Self-Dual and Complementary Dual Abelian Codes over Galois Rings

TL;DR

This paper characterizes, counts, and provides explicit formulas for self-dual and complementary dual abelian codes over Galois rings, extending known results for cyclic codes and offering new algebraic insights.

Contribution

It introduces a comprehensive framework for analyzing self-dual and complementary dual abelian codes over Galois rings, including existence conditions and explicit enumeration formulas.

Findings

Characterization of self-dual abelian codes

Explicit formulas for the number of such codes

Extension of results to cyclic codes over Galois rings

Abstract

Self-dual and complementary dual cyclic/abelian codes over finite fields form important classes of linear codes that have been extensively studied due to their rich algebraic structures and wide applications. In this paper, abelian codes over Galois rings are studied in terms of the ideals in the group ring ${\rm GR}(p^r,s)[G]$, where $G$ is a finite abelian group and ${\rm GR}(p^r,s)$ is a Galois ring.
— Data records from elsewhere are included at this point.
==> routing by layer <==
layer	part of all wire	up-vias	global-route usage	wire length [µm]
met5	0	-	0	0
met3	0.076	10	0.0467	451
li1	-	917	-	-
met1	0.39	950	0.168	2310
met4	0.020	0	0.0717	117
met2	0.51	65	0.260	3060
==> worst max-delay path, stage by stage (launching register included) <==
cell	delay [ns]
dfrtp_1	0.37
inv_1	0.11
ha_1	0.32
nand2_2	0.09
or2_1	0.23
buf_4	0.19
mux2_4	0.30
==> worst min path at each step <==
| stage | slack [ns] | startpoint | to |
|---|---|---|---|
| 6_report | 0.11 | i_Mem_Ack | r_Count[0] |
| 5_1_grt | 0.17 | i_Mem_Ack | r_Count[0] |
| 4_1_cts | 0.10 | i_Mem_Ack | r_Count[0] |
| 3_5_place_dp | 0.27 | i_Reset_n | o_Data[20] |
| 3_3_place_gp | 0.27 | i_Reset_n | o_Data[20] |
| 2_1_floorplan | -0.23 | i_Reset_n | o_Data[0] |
--- src/rtl/cache_pkg.sv ---
// Shared types and sizing for the 4-line fully associative cache controller.
package cache_pkg;

  localparam int NUM_LINES    = 4;
  localparam int LINE_IDX_W   = 2;
  localparam int CACHE_ADDR_W = 8;
  localparam int CACHE_DATA_W = 8;

  typedef enum logic [2:0] {
    IDLE   = 3'd0,
    LOOKUP = 3'd1,
    MEM_RD = 3'd2,
    MEM_WR = 3'd3,
    RESP   = 3'd4
  } state_t;

  typedef struct packed {
    logic                    valid;
    logic [CACHE_ADDR_W-1:0] tag;
    logic [CACHE_DATA_W-1:0] data;
  } cache_entry_t;

  function automatic logic [15:0] sat_inc16(input logic [15:0] v);
    return (v == 16'hFFFF) ? v : v + 16'd1;
  endfunction

endpackage

--- src/rtl/tag_match4.sv ---
// Combinational 4-way tag compare; also reports the lowest invalid line for fills.
module tag_match4
  import cache_pkg::*;
#(
  parameter int ADDR_W = CACHE_ADDR_W
) (
  input  logic [NUM_LINES-1:0]             valid,
  input  logic [NUM_LINES-1:0][ADDR_W-1:0] tags,
  input  logic [ADDR_W-1:0]                addr,
  output logic                             match,
  output logic [LINE_IDX_W-1:0]            hit_idx,
  output logic                             any_invalid,
  output logic [LINE_IDX_W-1:0]            first_invalid_idx
);

  // Scan high-to-low so the lowest invalid index is the one left standing.
  always_comb begin
    match             = 1'b0;
    hit_idx           = '0;
    any_invalid       = 1'b0;
    first_invalid_idx = '0;
    for (int i = NUM_LINES - 1; i >= 0; i--) begin
      if (valid[i] && (tags[i] == addr)) begin
        match   = 1'b1;
        hit_idx = LINE_IDX_W'(i);
      end else begin
        hit_idx = hit_idx;
      end
      if (!valid[i]) begin
        any_invalid       = 1'b1;
        first_invalid_idx = LINE_IDX_W'(i);
      end else begin
        first_invalid_idx = first_invalid_idx;
      end
    end
  end

endmodule

--- src/rtl/fa_cache_ctrl.sv ---
// Controller for a 4-line fully associative write-through cache (read-allocate).
// Optional CACHE_STATS_EN adds saturating hit/miss counters.
module fa_cache_ctrl
  import cache_pkg::*;
#(
  parameter int ADDR_W = CACHE_ADDR_W,
  parameter int DATA_W = CACHE_DATA_W
) (
  input  logic                  clk,
  input  logic                  reset,
  input  logic                  req_valid,
  output logic                  req_ready,
  input  logic                  req_we,
  input  logic [ADDR_W-1:0]     req_addr,
  input  logic [DATA_W-1:0]     req_wdata,
  output logic                  resp_valid,
  output logic                  resp_hit,
  output logic [DATA_W-1:0]     resp_rdata,
  output logic                  repl_access,
  output logic                  repl_hit,
  output logic [LINE_IDX_W-1:0] repl_line,
  input  logic [LINE_IDX_W-1:0] repl_lru,
  output logic                  mem_rd_valid,
  output logic [ADDR_W-1:0]     mem_rd_addr,
  input  logic                  mem_rd_ack,
  input  logic [DATA_W-1:0]     mem_rd_data,
  output logic                  mem_wr_valid,
  output logic [ADDR_W-1:0]     mem_wr_addr,
  output logic [DATA_W-1:0]     mem_wr_data,
`ifdef CACHE_STATS_EN
  output logic [15:0]           hit_count,
  output logic [15:0]           miss_count,
`endif
  input  logic                  mem_wr_ack
);

  state_t state_r, state_s;

  logic [ADDR_W-1:0]     addr_r;
  logic [DATA_W-1:0]     wdata_r;
  logic                  we_r;
  logic                  lookup_hit_r;
  logic [LINE_IDX_W-1:0] victim_r;
  logic                  fill_hit_r;
  cache_entry_t          lines_r [NUM_LINES];

  logic                  req_ready_r, resp_valid_r, resp_hit_r;
  logic [DATA_W-1:0]     resp_rdata_r;
  logic                  repl_access_r, repl_hit_r;
  logic [LINE_IDX_W-1:0] repl_line_r;
  logic                  mem_rd_valid_r, mem_wr_valid_r;

  logic [NUM_LINES-1:0]             valid_s;
  logic [NUM_LINES-1:0][ADDR_W-1:0] tags_s;
  logic                             match_s, any_inv_s;
  logic [LINE_IDX_W-1:0]            hit_idx_s, first_inv_s;
  logic                             accept_s, lookup_s, touch_s, rd_done_s, wr_done_s;

  assign accept_s  = req_valid && req_ready_r && (state_r == IDLE);
  assign lookup_s  = (state_r == LOOKUP);
  assign touch_s   = lookup_s && match_s;
  assign rd_done_s = (state_r == MEM_RD) && mem_rd_valid_r && mem_rd_ack;
  assign wr_done_s = (state_r == MEM_WR) && mem_wr_valid_r && mem_wr_ack;

  // Flatten the line array into the compare unit's inputs.
  always_comb begin
    valid_s = '0;
    tags_s  = '0;
    for (int i = 0; i < NUM_LINES; i++) begin
      valid_s[i] = lines_r[i].valid;
      tags_s[i]  = lines_r[i].tag;
    end
  end

  tag_match4 #(.ADDR_W(ADDR_W)) u_match (
    .valid             (valid_s),
    .tags              (tags_s),
    .addr              (addr_r),
    .match             (match_s),
    .hit_idx           (hit_idx_s),
    .any_invalid       (any_inv_s),
    .first_invalid_idx (first_inv_s)
  );

  // State register.
  always_ff @(posedge clk or negedge reset) begin
    if (!reset) state_r <= IDLE;
    else        state_r <= state_s;
  end

  // Next-state logic.
  always_comb begin
    state_s = state_r;
    case (state_r)
      IDLE:    if (accept_s) state_s = LOOKUP; else state_s = IDLE;
      LOOKUP:  if (we_r) state_s = MEM_WR; else if (match_s) state_s = RESP; else state_s = MEM_RD;
      MEM_RD:  if (rd_done_s) state_s = RESP; else state_s = MEM_RD;
      MEM_WR:  if (wr_done_s) state_s = RESP; else state_s = MEM_WR;
      RESP:    state_s = IDLE;
      default: state_s = IDLE;
    endcase
  end

  // Request capture and lookup bookkeeping; victim is frozen at lookup time.
  always_ff @(posedge clk or negedge reset) begin
    if (!reset) begin
      addr_r       <= '0;
      wdata_r      <= '0;
      we_r         <= 1'b0;
      lookup_hit_r <= 1'b0;
      victim_r     <= '0;
      fill_hit_r   <= 1'b0;
    end else begin
      if (accept_s) begin
        addr_r  <= req_addr;
        wdata_r <= req_wdata;
        we_r    <= req_we;
      end
      if (lookup_s) begin
        lookup_hit_r <= match_s;
        victim_r     <= any_inv_s ? first_inv_s : repl_lru;
        fill_hit_r   <= any_inv_s;
      end
    end
  end

  // Line storage: write hits update data in place, read misses fill the victim.
  always_ff @(posedge clk or negedge reset) begin
    if (!reset) begin
      for (int i = 0; i < NUM_LINES; i++) lines_r[i] <= '0;
    end else if (touch_s && we_r) begin
      lines_r[hit_idx_s].data <= wdata_r;
    end else if (rd_done_s) begin
      lines_r[victim_r] <= '{valid: 1'b1, tag: addr_r, data: mem_rd_data};
    end
  end

  // Registered interface outputs.
  always_ff @(posedge clk or negedge reset) begin
    if (!reset) begin
      req_ready_r    <= 1'b0;
      resp_valid_r   <= 1'b0;
      resp_hit_r     <= 1'b0;
      resp_rdata_r   <= '0;
      repl_access_r  <= 1'b0;
      repl_hit_r     <= 1'b0;
      repl_line_r    <= '0;
      mem_rd_valid_r <= 1'b0;
      mem_wr_valid_r <= 1'b0;
    end else begin
      req_ready_r    <= (state_s == IDLE);
      resp_valid_r   <= (state_s == RESP);
      resp_hit_r     <= (state_s == RESP) && (lookup_s ? match_s : lookup_hit_r);
      mem_rd_valid_r <= (state_s == MEM_RD);
      mem_wr_valid_r <= (state_s == MEM_WR);
      repl_access_r  <= touch_s || rd_done_s;
      if (touch_s) begin
        repl_hit_r  <= 1'b1;
        repl_line_r <= hit_idx_s;
      end else if (rd_done_s) begin
        repl_hit_r  <= fill_hit_r;
        repl_line_r <= victim_r;
      end
      if (touch_s && !we_r) resp_rdata_r <= lines_r[hit_idx_s].data;
      else if (rd_done_s)   resp_rdata_r <= mem_rd_data;
      else if (wr_done_s)   resp_rdata_r <= '0;
    end
  end

  assign req_ready    = req_ready_r;
  assign resp_valid   = resp_valid_r;
  assign resp_hit     = resp_hit_r;
  assign resp_rdata   = resp_rdata_r;
  assign repl_access  = repl_access_r;
  assign repl_hit     = repl_hit_r;
  assign repl_line    = repl_line_r;
  assign mem_rd_valid = mem_rd_valid_r;
  assign mem_rd_addr  = addr_r;
  assign mem_wr_valid = mem_wr_valid_r;
  assign mem_wr_addr  = addr_r;
  assign mem_wr_data  = wdata_r;

`ifdef CACHE_STATS_EN
  logic [15:0] hit_cnt_r, miss_cnt_r;

  // Saturating lookup statistics, reads and writes alike.
  always_ff @(posedge clk or negedge reset) begin
    if (!reset) begin
      hit_cnt_r  <= 16'd0;
      miss_cnt_r <= 16'd0;
    end else if (lookup_s) begin
      if (match_s) hit_cnt_r  <= sat_inc16(hit_cnt_r);
      else         miss_cnt_r <= sat_inc16(miss_cnt_r);
    end
  end

  assign hit_count  = hit_cnt_r;
  assign miss_count = miss_cnt_r;
`endif

endmodule

--- config.mk ---
export PLATFORM = sky130hd
export DESIGN_NAME = fa_cache_ctrl
export DESIGN_NICKNAME = d
export VERILOG_FILES = /design/src/rtl/cache_pkg.sv /design/src/rtl/tag_match4.sv /design/src/rtl/fa_cache_ctrl.sv
export SDC_FILE = /design/constraint.sdc
export NUM_CORES = 1
export LEC_CHECK = 0
export CAP_MARGIN = 10
export CORE_AREA = 2 2 124 126
export CTS_BUF_LIST = sky130_fd_sc_hd__clkbuf_16
export DETAILED_ROUTE_END_ITERATION = 16
export DIE_AREA = 0 0 126 128
export MAX_ROUTING_LAYER = met4
export PLACE_DENSITY_LB_ADDON = 0.12
export REMOVE_ABC_BUFFERS = 1
export SLEW_MARGIN = 20
export SYNTH_ARGS = -nofsm -noshare
export SYNTH_HDL_FRONTEND = slang
export SYNTH_SLANG_ARGS = --single-unit
--- constraint.sdc ---
create_clock -name clk -period 2.35 [get_ports clk]
set_input_delay 0.47 -clock clk [delete_from_list [all_inputs] [get_ports clk]]
set_output_delay 0.47 -clock clk [all_outputs]
set_load 0.02 [all_outputs]
Word level (Yosys, flattened, before mapping) --
Cells that the tools add are included.
Storage, ports and cells: register bits after elaboration 109, input bits 32, output and inout port bits 41, logic and storage cells 109
Cells by class: order comparisons 4, equality and inequality tests 10, multiplexer cells 42, bitwise operators 2, reductions and logical operators 23
Operators by type and width (number):
- 68-bit bitwise mux | 2
- 68-bit 2-to-1 mux | 2
- 17-bit demux with 2-bit select | 2
- 8-bit 2-to-1 mux | 6
- 17-bit binary-select mux with 2-bit select | 1
- 8-bit equality test | 4
- 2-bit 2-to-1 mux | 11
- 17-bit 2-to-1 mux | 1
- 1-bit logical AND | 16
- 3-bit by 2-bit equality test with 1-bit output (second input constant) | 4
- 1-bit 2-to-1 mux | 12
- 3-bit 2-to-1 mux | 4
- 3-bit case mux with 4 select lines | 1
- 3-bit >= comparator (second input constant) | 2
- 3-bit zero test | 2
- 3-bit by 1-bit < comparator with 1-bit output (second input constant) | 2
- 2-bit NOT with 3-bit output | 2
- 2-bit nonzero test | 2
- 3-bit by 1-bit equality test with 1-bit output (second input constant) | 1
- 3-bit equality test (second input constant) | 1
- 3-bit nonzero test | 1
- 1-bit zero test | 1
- 1-bit logical OR | 1

Depth between registers and ports, before layout --
Gate-level depths: netlist of the first run.
word-level depth 13, depth in mapped cells 9, gate-level depth less buffers 6

By module --
From an unflattened synthesis of the first run, not the netlist that was laid out.
Second synthesis, totals: cell total of the unflattened synthesis 419, area total of the unflattened synthesis 5311.3 µm²
By module, submodules not included:
- fa_cache_ctrl | instances 1, cells an instance 351, area an instance 4777.1 µm², seq. area each 2727.6 µm²
- tag_match4 | instances 1, cells an instance 68, area an instance 534.3 µm², seq. area each 0.0 µm²

Least setup slack after synthesis of the first run --
Ideal clock, no wire load.
path type flip-flop to flip-flop, start register addr_r[3], in the netlist mem_rd_addr[3], end register lines_r[6] (netlist bit), library setup time 0.126 ns, data arrival time 2.198 ns, required time 2.224 ns, path slack 0.026 ns, cell stages (with the launch flop) 9, path buffers 2, period minus slack after synthesis 2.324 ns, cells stage by stage dfrtp_1 > buf_2 > xor2_1 > nor4_2 > nand4_1 > or4b_1 > buf_4 > o21ai_1 > a2bb2oi_2
On the way: longest elaborated chain between the ends 13, elaborated cells between the ends (all ways) 27, classes of those cells 2 x order compare; 4 x eq/ne; 12 x mux; 1 x bitwise; 8 x reduce/logical
Ends and longest elaborated chain:
- start, declared | line fa_cache_ctrl.sv:39 | logic [ADDR_W-1:0] addr_r;
- start signal, assigned | line fa_cache_ctrl.sv:115 | addr_r <= req_addr;
- 8-bit equality test | line tag_match4.sv:23 | if (valid[i] && (tags[i] == addr)) begin
- 1-bit logical AND | line tag_match4.sv:23
- 2-bit 2-to-1 mux (4 in a row) | line tag_match4.sv:23
- 2-bit NOT with 3-bit output (not written as such) | line fa_cache_ctrl.sv:132 | lines_r[hit_idx_s].data <= wdata_r;
- 3-bit >= comparator (not written as such) / 3-bit by 1-bit < comparator with 1-bit output (equally long branches) | line fa_cache_ctrl.sv:132
- 1-bit logical AND (not written as such) | line fa_cache_ctrl.sv:132
- 8-bit 2-to-1 mux (not written as such) | line fa_cache_ctrl.sv:132
- 17-bit demux with 2-bit select | line fa_cache_ctrl.sv:132
- 68-bit bitwise mux | line fa_cache_ctrl.sv:132
- 68-bit 2-to-1 mux | line fa_cache_ctrl.sv:131 | end else if (touch_s && we_r) begin
- end signal, assigned by index | line fa_cache_ctrl.sv:134 | lines_r[victim_r] <= '{valid: 1'b1, tag: addr_r, data: mem_rd_data};
- end, declared | line fa_cache_ctrl.sv:45 | cache_entry_t lines_r [NUM_LINES];
Several ways; a longest one is shown, not always the timed one. A chain may end at the register's enable or synchronous reset.

Worst setup path after layout of the first run --
start register addr_r[4], in the netlist mem_rd_addr[4], end register lines_r[0] (netlist bit)
The elaborated chain is that of the path after synthesis.

==> impl_metrics.toml, run 1 <==
[route]
routed_wl_um = 14600
via_count = 4117
first_pass_iters = 5
drt_iter0_drc = 203
vias_per_cell = 5.20
routedWlPerCell_um = 18.4
drt_drc_violations_left = 0
drtAntennaViolNets = 0

[sta]
finalMaxSlewViolations = 0
period_needed_ps = 2280
slew_headroom = 0.430
setup_viol = 0
max_freq_ghz = 0.438
fin_skew_ps = 6.19
fin_crit_sh = 0.972
tightest_slew_ps = 851
hold_ws_ps = 164
finalHoldViolations = 0

[power]
vdd_drop_max_uv = 765
intPower_mw = 5.37
pwr-share-comb = 0.446
sw_frac_of_total = 0.372
pwr-share-clk = 0.161
power_density_mw_per_mm2 = 1210
seq_power_share = 0.393
p_sw_mw = 3.19
leakage_nw = 2.92

[global_routing]
grt_pass1_vias = 4292
overflow = 0
antenna_found_initial = 0
grt_pass1_wl_um = 23400
grt_max_degree = 110
grt.total_usage = 0.193

[synth]
synth_ff_type = "dfrtp_1"
synthMuxAreaShare = 0.134
async_reset_ff_frac = 1.00
synthAdderAreaFrac = 0
ys_ff_latch = 109
synth_top_area_frac = 0.505
synth-compound-area-share = 0.145
ys.warnings.count = 0
synth_top_family_by_area = "compound AO/OA/AOI/OAI gates"
syn_area_mm2 = 0.00540
synth_edf_count = 0
ys_types = 49
synth_area_per_cell_um2 = 11.1
yosys.area.top_type = "dfrtp_1"
syn_inst = 487
yosys.area_share.simple = 0.120
synthTopCellsByArea = "dfrtp_1 (51%), mux2_2 (10%), xnor2_1 (4.1%)"
yosysSeqAreaShare = 0.505
synth_xor_area_frac = 0.0519

[clocking]
cts_root_buf = "clkbuf_16"
clk_latency_ps = 350
cts_tree = "done"
cts_buffer_depth = 2
numCtsBuffers = 9
clk_pin_slew_ps = 70
cts_sinks = 109
htree_levels = 3
cts_hold_buffers = 0

[finish]
multi_input_area_mm2 = 0.00250
nets = 631
layoutNonFillerInstCount = 792
final_area_mm2 = 0.00706
drive_gt1_frac = 0.291
post-route-util = 0.475
ff_latch_area_mm2 = 0.00273
layout_common_cells = "dfrtp_1 (104), clkdlybuf4s50_1 (71), buf_4 (61)"
layout_commonest_cell = "dfrtp_1"
antennaDiodeCount = 0
syn_to_final_growth_pct = 30.7
nFillCells = 1445

[critical_path]
setup.worst_path.end_class = "flop"
crit_chain = "xor2_1 > nor4_2 > nand4_1 > or4b_1 > buf_4 > o21ai_1 > a2bb2oi_2"
path_class = "reg2reg"
start_kind = "flop"
cp_top_family = "simple AND/OR/NAND/NOR gates"
max_stage_delay_ps = 550
cp_max_fo = 9
critPathBufInv = 1
required_ps = 2590
cp_data_arrival_time_ps = 2520
critPathSlowestCell = "or4b_1"

[die]
core-area_mm2 = 0.0149
die_h_um = 128
start_util = 0.363
dieArea_mm2 = 0.0161
num_io_pins = 73
die_width_um = 126
rows = 45

[place]
dp_hpwl_um = 10000
placed_area_mm2 = 0.00668
gp_congestion = 0.794
placed_cells = 771
port_buffers = 72

[job]
cap_violations = 0

[worst_hold_path]
hold_path_class = "in2async"

[run_status]
status = "finished clean"
-- flip-flops by register name, indices dropped and copies added (netlist names), 2 cells and up --
name and count:
lines_r 68, mem_rd_addr 8, mem_wr_data 8, resp_rdata 8
state_r 3, repl_line 2, victim_r 2
-- final cells by class --
cell class / instances / area share
timing repair buffer: 140 / 0.182
clock inverter: 7 / 0.00479
inverter: 11 / 0.00585
clock buffer: 9 / 0.0319
sequential: 109 / 0.387
tap: 188 / 0.0333
multi-input combinational: 328 / 0.355
-- power groups by stage --
stage	Sequential [mW]	Clock, mW	Combinational (mW)
global route	3.49	1.51	4.14
floorplan	3.71	0	1.64
detailed placement	3.40	0	3.72
global placement	3.36	0	3.67
CTS	3.36	1.43	3.77
finish	3.36	1.38	3.82
-- final timing paths --
check / cells past startpoint / endpoint / from / slack [ps]
max: 7 / lines_r[0]$_DFFE_PN0P_ / mem_rd_addr[4]$_DFFE_PN0P_ / 70
min reg2reg: 2 / fill_hit_r$_DFFE_PN0N_ / fill_hit_r$_DFFE_PN0N_ / 470
max in group asynchronous: 2 / resp_rdata[1]$_DFFE_PN0P_ / reset / 1690
max reg2reg: 7 / lines_r[0]$_DFFE_PN0P_ / mem_rd_addr[4]$_DFFE_PN0P_ / 70
min in group clk: 2 / fill_hit_r$_DFFE_PN0N_ / fill_hit_r$_DFFE_PN0N_ / 470
min: 2 / mem_rd_valid$_DFF_PN0_ / reset / 160
-- layer usage --
metal | GRT usage | share of wire
met5 | - | 0
met1 | 0.241 | 0.44
met2 | 0.321 | 0.50
met3 | 0.0434 | 0.050
met4 | 0.0517 | 0.015
-- timing repair --
item | in CTS | in global routing
setup endpoints to repair | 16 | 35
pin swaps | 1 | 3
resized for setup | 1 | 23
setup buffers | 2 | 3
-- cell usage after synthesis, types with 9 or more instances --
cell      count
a21oi_1      18
buf_2        12
buf_4        10
clkbuf_1     17
dfrtp_1     109
inv_1        11
mux2_2       48
mux2i_1      17
nand2_1      51
nand2b_1     15
nand3_1       9
nor2_1       13
o21ai_0      33
xnor2_1      25
-- per-stage QoR --
stage	TNS (ps)	power, mW	setup slack (ps)
global route	-150	9.14	-38.6
floorplan	-19510	5.35	-881
finish	0	8.56	66.1
global placement	-291	7.03	-35.0
detailed placement	-436	7.11	-61.2
CTS	-74.7	8.56	-27.7
-- logic make-up (layout without fill, tap and decap cells) --
kind of cell	Yosys count	after routing
AND/OR/NAND/NOR	121	121
AO/OA/AOI/OAI	109	109
flip-flops	109	109
multiplexers	66	66
buffers and inverters	50	167
XOR/XNOR	32	32
Power figures use the tool's default switching activity.
==> run 2, diff against run 1 <==
--- a/config.mk
+++ b/config.mk
@@ -6,10 +6,10 @@
 export NUM_CORES = 1
 export LEC_CHECK = 0
 export CAP_MARGIN = 10
-export CORE_AREA = 2 2 124 126
+export CORE_AREA = 4 4 109 111
 export CTS_BUF_LIST = sky130_fd_sc_hd__clkbuf_16
 export DETAILED_ROUTE_END_ITERATION = 16
-export DIE_AREA = 0 0 126 128
+export DIE_AREA = 0 0 113 115
 export MAX_ROUTING_LAYER = met4
 export PLACE_DENSITY_LB_ADDON = 0.12
 export REMOVE_ABC_BUFFERS = 1
==> run 2 against run 1 <==
  * Die area is 19% lower
  * Sequential power up 3%
  * Power is 0.75% higher
  * Cell count fell by 6.2%
  * Flip-flop and latch count is the same
  * Critical path type unchanged
==> impl_metrics.toml, run 2 (same netlist as run 1, synthesis figures left out) <==
[run_status]
status = "finished clean"

[job]
cap_violations = 0

[route]
drt_drc_violations_left = 0
routedWlPerCell_um = 18.9
routed_wl_um = 14000
drt_iter0_drc = 259
drtAntennaViolNets = 0
via_count = 4158
first_pass_iters = 5
vias_per_cell = 5.60

[finish]
layout_common_cells = "dfrtp_1 (103), clkdlybuf4s50_1 (71), buf_4 (63)"
largest_reg_flops = 68
top_register = "lines_r"
antennaDiodeCount = 0
final_area_mm2 = 0.00701
nets = 630
post-route-util = 0.650
layoutNonFillerInstCount = 743
layout_commonest_cell = "dfrtp_1"
syn_to_final_growth_pct = 29.8
drive_gt1_frac = 0.294

[power]
pwr-share-comb = 0.433
sw_frac_of_total = 0.377
vdd_drop_max_uv = 895
seq_power_share = 0.402
total_power_mw = 8.62
intPower_mw = 5.38
leakage_nw = 2.91
p_sw_mw = 3.25
power_density_mw_per_mm2 = 1230
pwr-share-clk = 0.165

[critical_path]
critPathCapture = "lines_r[23]$_DFFE_PN0P_"
cp_max_fo = 17
r2r.worst_path.cells = 10
start_kind = "flop"
path_class = "reg2reg"
worstSetupStartpoint = "mem_rd_addr[3]$_DFFE_PN0P_"
required_ps = 2640
reg2reg_from = "mem_rd_addr[3]$_DFFE_PN0P_"
r2r-end = "lines_r[23]$_DFFE_PN0P_"
cp_data_arrival_time_ps = 2570
reg2reg_slack_ps = 70
setup.worst_path.end_class = "flop"

[global_routing]
grt_max_degree = 49
grt_pass1_vias = 4362
overflow = 0
antenna_found_initial = 0
grt_pass1_wl_um = 23100
grt.total_usage = 0.238

[clocking]
cts_tree = "done"
clk_pin_slew_ps = 80
clk_latency_ps = 370
cts_root_buf = "clkbuf_16"
cts_buffer_depth = 2
htree_levels = 3
cts_sinks = 109
numCtsBuffers = 9

[place]
dp_hpwl_um = 10000
placed_cells = 724
gp_congestion = 0.920
placed_area_mm2 = 0.00661
port_buffers = 72

[sta]
period_needed_ps = 2280
slew_headroom = 0.618
setup_viol = 0
max_freq_ghz = 0.438
finalHoldViolations = 0
rsz0062_at_grt = "yes"
fin_crit_sh = 0.972
finalMaxSlewViolations = 0
tightest_slew_ps = 574
fin_skew_ps = 8.76

[die]
die_h_um = 115
core-area_mm2 = 0.0108
num_io_pins = 73
rows = 38
die_width_um = 113
dieArea_mm2 = 0.0130
start_util = 0.500

[worst_hold_path]
hold_path_class = "reg2reg"
[run 2: layout make-up]
class | instances | area, µm²
clock inverter | 7 | 42.5
multi-input combinational | 328 | 2530
inverter | 11 | 41.3
sequential | 109 | 2740
clock buffer | 9 | 225
timing repair buffer | 139 | 1260
fill | 866 | 3780
tap | 140 | 175
[run 2: critical path, cell delays in order, from the launching register on]
cell and delay [ps]:
dfrtp_1 420, buf_4 180, xnor2_1 160, nand4_1 150
buf_4 170, nor3_2 340, buf_6 270, nor3_4 70
buf_4 170, mux2i_1 120, a21oi_1 160
File: config.mk
export PLATFORM = sky130hd
export DESIGN_NAME = pipe_stage_elastic
export DESIGN_NICKNAME = d
export VERILOG_FILES = /design/src/rtl/pipe_pkg.sv /design/src/rtl/pipe_entry_reg.sv /design/src/rtl/pipe_stage_elastic.sv
export SDC_FILE = /design/constraint.sdc
export NUM_CORES = 1
export LEC_CHECK = 0
export CORE_ASPECT_RATIO = 0.9
export CORE_MARGIN = 1.5
export CORE_UTILIZATION = 47
export CTS_BUF_LIST = sky130_fd_sc_hd__clkbuf_8
export DETAILED_ROUTE_END_ITERATION = 10
export PLACE_DENSITY = 0.89
export SLEW_MARGIN = 0
export SYNTH_ARGS = -nofsm -noshare
export SYNTH_HDL_FRONTEND = slang
export SYNTH_SLANG_ARGS = --single-unit
File: constraint.sdc
create_clock -name clk -period 8.4 [get_ports clk]
set_clock_uncertainty 0.1 [all_clocks]
set_input_delay 1.68 -clock clk [delete_from_list [all_inputs] [get_ports clk]]
set_output_delay 1.68 -clock clk [all_outputs]
set_load 0.03 [all_outputs]
File: src/rtl/pipe_pkg.sv
// rtl/pipe_pkg.sv - shared types for the elastic pipeline stage
// Purpose: occupancy state encoding, depth constant and per-stage
// control bundle layouts used at each inter-stage boundary.
package pipe_pkg;

    // The encoding doubles as the occupancy count.
    typedef enum logic [1:0] {
        PS_EMPTY = 2'd0,
        PS_ONE   = 2'd1,
        PS_FULL  = 2'd2
    } pipe_state_e;

    localparam int PIPE_MAX_OCC = 2;

    // Decode -> execute control bundle (14 bits).
    typedef struct packed {
        logic [3:0] alu_ctrl;
        logic [3:0] wa3;
        logic       reg_write;
        logic       plus_one;
        logic       branch_taken;
        logic       pcsrc;
        logic       alu_src;
        logic       mem_to_reg;
    } de_ctrl_t;

    // Execute -> memory control bundle.
    typedef struct packed {
        logic [3:0] wa3;
        logic       reg_write;
        logic       mem_write;
        logic       mem_to_reg;
    } em_ctrl_t;

    // Memory -> writeback control bundle.
    typedef struct packed {
        logic [3:0] wa3;
        logic       reg_write;
        logic       mem_to_reg;
    } mw_ctrl_t;

    function automatic logic [1:0] occ_of(input pipe_state_e s);
        return logic'(s == PS_FULL) ? 2'(PIPE_MAX_OCC) : ((s == PS_ONE) ? 2'd1 : 2'd0);
    endfunction

endpackage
Characterizations of self-dual abelian codes have been given together with necessary and sufficient conditions for the existence of a self-dual abelian code in ${\rm GR}(p^r,s)[G]$. A general formula for the number of such self-dual codes is established. In the case where $\gcd(|G|,p)=1$, the number of self-dual abelian codes in ${\rm GR}(p^r,s)[G]$ is completely and explicitly determined. Applying known results on cyclic codes of length $p^a$ over ${\rm GR}(p^2,s)$, an explicit formula for the number of self-dual abelian codes in ${\rm GR}(p^2,s)[G]$ are given, where the Sylow $p$-subgroup of $G$ is cyclic. Subsequently, the characterization and enumeration of complementary dual abelian codes in ${\rm GR}(p^r,s)[G]$ are established. The analogous results for self-dual and complementary dual cyclic codes over Galois rings are therefore obtained as corollaries.